Material for this exercise below:
### config.mk
export PLATFORM = sky130hd
export DESIGN_NAME = swpla_core
export DESIGN_NICKNAME = d
export VERILOG_FILES = /design/src/rtl/swpla_pkg.sv /design/src/rtl/swpla_literals.sv /design/src/rtl/swpla_term.sv /design/src/rtl/swpla_or_plane.sv /design/src/rtl/swpla_cfg_reg.sv /design/src/rtl/swpla_core.sv
export SDC_FILE = /design/constraint.sdc
export NUM_CORES = 1
export LEC_CHECK = 0
export BUFFER_PORTS_ARGS = -buffer_cell sky130_fd_sc_hd__buf_2
export CAP_MARGIN = 30
export CORE_ASPECT_RATIO = 0.75
export CORE_UTILIZATION = 55
export CTS_CLUSTER_SIZE = 40
export DETAILED_ROUTE_END_ITERATION = 12
export PLACE_DENSITY = 0.92
export SLEW_MARGIN = 20
export SYNTH_ARGS = -nofsm -noshare
export SYNTH_HDL_FRONTEND = slang
export SYNTH_HIERARCHICAL = 1
export SYNTH_SLANG_ARGS = --single-unit
### constraint.sdc
create_clock -name clk -period 1.69 [get_ports clk]
set_input_delay 0.169 -clock clk [delete_from_list [all_inputs] [get_ports clk]]
set_output_delay 0.169 -clock clk [all_outputs]
set_load 0.01 [all_outputs]
### src/rtl/swpla_pkg.sv
package swpla_pkg;
    localparam int NUM_IN    = 4;
    localparam int NUM_TERMS = 4;
    localparam int LIT_W     = 2 * NUM_IN;
    localparam int CFG_W     = LIT_W * NUM_TERMS;
    localparam int NUM_PAIRS = NUM_TERMS * (NUM_TERMS - 1) / 2;

    // Pairs are ordered by term distance first, then by lower term index.
    function automatic int pair_lo(input int k, input int n);
        int idx;
        idx = 0;
        for (int d = 1; d < n; d++) begin
            for (int i = 0; i + d < n; i++) begin
                if (idx == k) return i;
                idx++;
            end
        end
        return 0;
    endfunction

    function automatic int pair_hi(input int k, input int n);
        int idx;
        idx = 0;
        for (int d = 1; d < n; d++) begin
            for (int i = 0; i + d < n; i++) begin
                if (idx == k) return i + d;
                idx++;
            end
        end
        return 0;
    endfunction
endpackage

### src/rtl/swpla_literals.sv
module swpla_literals #(
    parameter int N_IN = swpla_pkg::NUM_IN,
    localparam int L_W = 2 * N_IN
) (
    input  logic [N_IN-1:0] in_bits,
    output logic [L_W-1:0]  lit
);
    for (genvar i = 0; i < N_IN; i++) begin : g_pair
        assign lit[2*i]   = in_bits[i];
        assign lit[2*i+1] = ~in_bits[i];
    end
endmodule

### src/rtl/swpla_term.sv
module swpla_term #(
    parameter int L_W = swpla_pkg::LIT_W
) (
    input  logic [L_W-1:0] lit,
    input  logic [L_W-1:0] sw_on,
    output logic           prod
);
    logic [L_W-1:0] gated;
    always_comb begin
        for (int j = 0; j < L_W; j++) begin
            gated[j] = sw_on[j] ? lit[j] : 1'b1;
        end
        prod = &gated;
    end
endmodule

### src/rtl/swpla_or_plane.sv
module swpla_or_plane #(
    parameter int N_T = swpla_pkg::NUM_TERMS,
    localparam int N_P = N_T * (N_T - 1) / 2
) (
    input  logic [N_T-1:0] prod,
    output logic [N_P-1:0] sums
);
    for (genvar k = 0; k < N_P; k++) begin : g_pair
        localparam int LO = swpla_pkg::pair_lo(k, N_T);
        localparam int HI = swpla_pkg::pair_hi(k, N_T);
        assign sums[k] = prod[LO] | prod[HI];
    end
endmodule

### src/rtl/swpla_cfg_reg.sv
module swpla_cfg_reg #(
    parameter int W = swpla_pkg::CFG_W
) (
    input  logic         clk,
    input  logic         rst_n,
    input  logic         load,
    input  logic [W-1:0] d,
    output logic [W-1:0] q
);
    always_ff @(posedge clk or negedge rst_n) begin
        if (!rst_n) begin
            q <= '0;
        end else if (load) begin
            q <= d;
        end
    end
endmodule

### src/rtl/swpla_core.sv
module swpla_core
    import swpla_pkg::*;
(
    input  logic                 clk,
    input  logic                 rst_n,
    input  logic                 cfg_load,
    input  logic [CFG_W-1:0]     cfg_data,
    input  logic [NUM_IN-1:0]    in_bits,
    output logic [NUM_TERMS-1:0] prod_out,
    output logic [NUM_PAIRS-1:0] or_out
);
    logic [CFG_W-1:0] cfg_q;
    logic [LIT_W-1:0] lit;

    swpla_cfg_reg #(.W(CFG_W)) u_cfg (
        .clk   (clk),
        .rst_n (rst_n),
        .load  (cfg_load),
        .d     (cfg_data),
        .q     (cfg_q)
    );

    swpla_literals #(.N_IN(NUM_IN)) u_lit (
        .in_bits (in_bits),
        .lit     (lit)
    );

    for (genvar t = 0; t < NUM_TERMS; t++) begin : g_term
        swpla_term #(.L_W(LIT_W)) u_term (
            .lit   (lit),
            .sw_on (cfg_q[t*LIT_W +: LIT_W]),
            .prod  (prod_out[t])
        );
    end

    swpla_or_plane #(.N_T(NUM_TERMS)) u_or (
        .prod (prod_out),
        .sums (or_out)
    );
endmodule

# Word-level counts from Yosys, hierarchy flattened
# Index checks and enable logic that the tools add are counted.
# word_totals
output_inout_bits	10
ff_bits	32
# classes
bitwise_logic	10
n_mux	32
n_reduce_logical	4
# op_table
operator	n
1-bit 2-to-1 mux	32
8-bit AND reduction	4
1-bit bitwise OR	6
1-bit inverter	4

# Logic depth before layout (Yosys ltp)
# logic_depth
depth_word	4
mapped_depth	4
depth_no_buf	4

# By module
# Netlist, hierarchy kept.
# by_module_without_submodules
module	area_each_um2	n_inst	cells_per_inst	seq_area_each_um2
swpla_cfg_reg	1345.0	1	68	800.8
swpla_term	67.6	4	13	0.0
swpla_literals	45.0	1	8	0.0
swpla_or_plane	37.5	1	6	0.0

# Worst setup path after synthesis
# Ideal clock, no wire load.
# synth_path
kind	reg-to-output
start	reg u_cfg.q[30]
end	out or_out[2]
path_buffers	0
arrival_ns	1.130
path_stages_with_launch	5
setup_slack_ns	0.391
cell_sequence	dfrtp_1 -> inv_1 -> o22ai_1 -> nor4_2 -> or2_1
# synth_between
elab_chain_cells	3
# synth_rtl
element	line	rtl
start: declaration	swpla_cfg_reg.sv:8	output logic [W-1:0] q
start signal: assignment	swpla_cfg_reg.sv:12	q <= '0;
start signal: assignment	swpla_cfg_reg.sv:14	q <= d;
1-bit 2-to-1 mux	swpla_term.sv:11	gated[j] = sw_on[j] ? lit[j] : 1'b1;
8-bit AND reduction	swpla_term.sv:13	prod = &gated;
net prod_out[3]	swpla_core.sv:9	output logic [NUM_TERMS-1:0] prod_out,
1-bit bitwise OR	swpla_or_plane.sv:11	assign sums[k] = prod[LO] | prod[HI];
end: declaration	swpla_core.sv:10	output logic [NUM_PAIRS-1:0] or_out
# The timed path passes the listed nets, and every way through them passes these cells.

# Worst setup path after layout
# layout_path
start	reg u_cfg.q[22]
end	out or_out[3]
# layout_between
elab_chain_cells	3
# layout_rtl
element	line
1-bit 2-to-1 mux	swpla_term.sv:11
8-bit AND reduction	swpla_term.sv:13
1-bit bitwise OR	swpla_or_plane.sv:11
# No other way between the ends.

==> out/summary.txt <==
Outcome - completed
CTS max path bufs - 2
First-pass DRT Iterations - 4
FF-to-FF path depth - 2
Diode count - 0
Remaining antenna violation count - 0
GRT overflow - 0
Post-DP HPWL - 2.42 mm
Initial antenna violation count - 0
NetSw - 0.000480 W
Final Util - 70.3%
Min Tclk post-route - 1.65 ns
Startpoint types - flip-flop
Cell-internal power - 0.00141 W
# rows - 17
Post-Syn Instances - 134
CTS Sinks - 32
Pwr Density - 914 nW/um^2
Period utilization - 97.8%
Via/cell ratio - 5.07
# Max-Cap Violations - 0
Kind of critical path - reg2out
CTS tree - built
Die H - 50.1 um
Port Buffers - 48
Critical Path Fanout Max - 4
Leak pwr - 1.16 nW
Number of distinct library cells after synthesis - 10
Top Registers - u_cfg/q x32
Pin count of the biggest net entering global routing - 33
Critical Path End - or_out[3]
Routed len/inst - 14.9 um
CTS root buf - clkbuf_8
Peak Freq - 0.605 GHz
Largest register FFs - 32
Most flop-heavy register - u_cfg/q
Clock-pin slew on the worst setup and hold paths - 0.06 ns
Peak VDD IR - 678 uV
Worst Setup SP - u_cfg/q[22]
Relative slew slack - 53.0%
FF-to-FF End - u_cfg/q[25]
Worst min path class - in2reg
Post-route DRC - 0
DR vias - 1,157
Type of destination of the critical path - output port
RSZ-0062 raised after global routing - true
Ys Warns - 6
Vias in the first global route - 1,130
TritonCTS Buffers - 5
Syn Nets - 173
RePlAce Congestion - 0.793
Drt initial violations - 37
H-Tree Depth - 2
Post-synthesis register bit count - 32
All-layer global routing usage - 23.1%
# IOs - 49
CP Data Required Time - 1.52 ns
Switching share of power - 25.4%
Final setup TNS - 0 ns
Fillers - 218
Sequential fraction of the synthesis area - 47.2%
Nets - 228
Final setup fails - 0
Die Width - 66.2 um
Most frequent cells in the layout - buf_2, inv_1, dfrtp_1
Worst-margin pin slew - 0.704 ns
First-pass GRT wire length - 5.35 mm
Die area - 3320 sq um
Area grow syn2layout - 21.6%
Worst Clk Skew - 0 ns
Initial Utilization - 57.8%
Synth Cell Area - 1700 sq um
Syn Area/Cell - 12.7 sq um
Commonest non-fill, non-tap cell in the layout - buf_2
Flop pwr share - 47.0%
Clk_lat worst skew - 0.28 ns
Combinational power share - 21.7%
Clk pwr share - 31.3%
Max Slew Vio Count - 0
WL final - 3.40 mm
Worst R2R Setup Slack - 0.78 ns
Core Footprint - 2940 sq um
Final Hold Fails - 0
Critical Path AT - 1.48 ns
Critical R2R Launch - u_cfg/q[25]
Share of layout cells above drive strength 1 - 51.6%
End of Material for this exercise.
Work item ▸
Take the lines above from the one containing "localparam int HI" down to the one containing "if (!rst_n) begin", and transcribe them exactly, both ends included.

Response to this task ▸
        localparam int HI = swpla_pkg::pair_hi(k, N_T);
        assign sums[k] = prod[LO] | prod[HI];
    end
endmodule

### src/rtl/swpla_cfg_reg.sv
module swpla_cfg_reg #(
    parameter int W = swpla_pkg::CFG_W
) (
    input  logic         clk,
    input  logic         rst_n,
    input  logic         load,
    input  logic [W-1:0] d,
    output logic [W-1:0] q
);
    always_ff @(posedge clk or negedge rst_n) begin
        if (!rst_n) begin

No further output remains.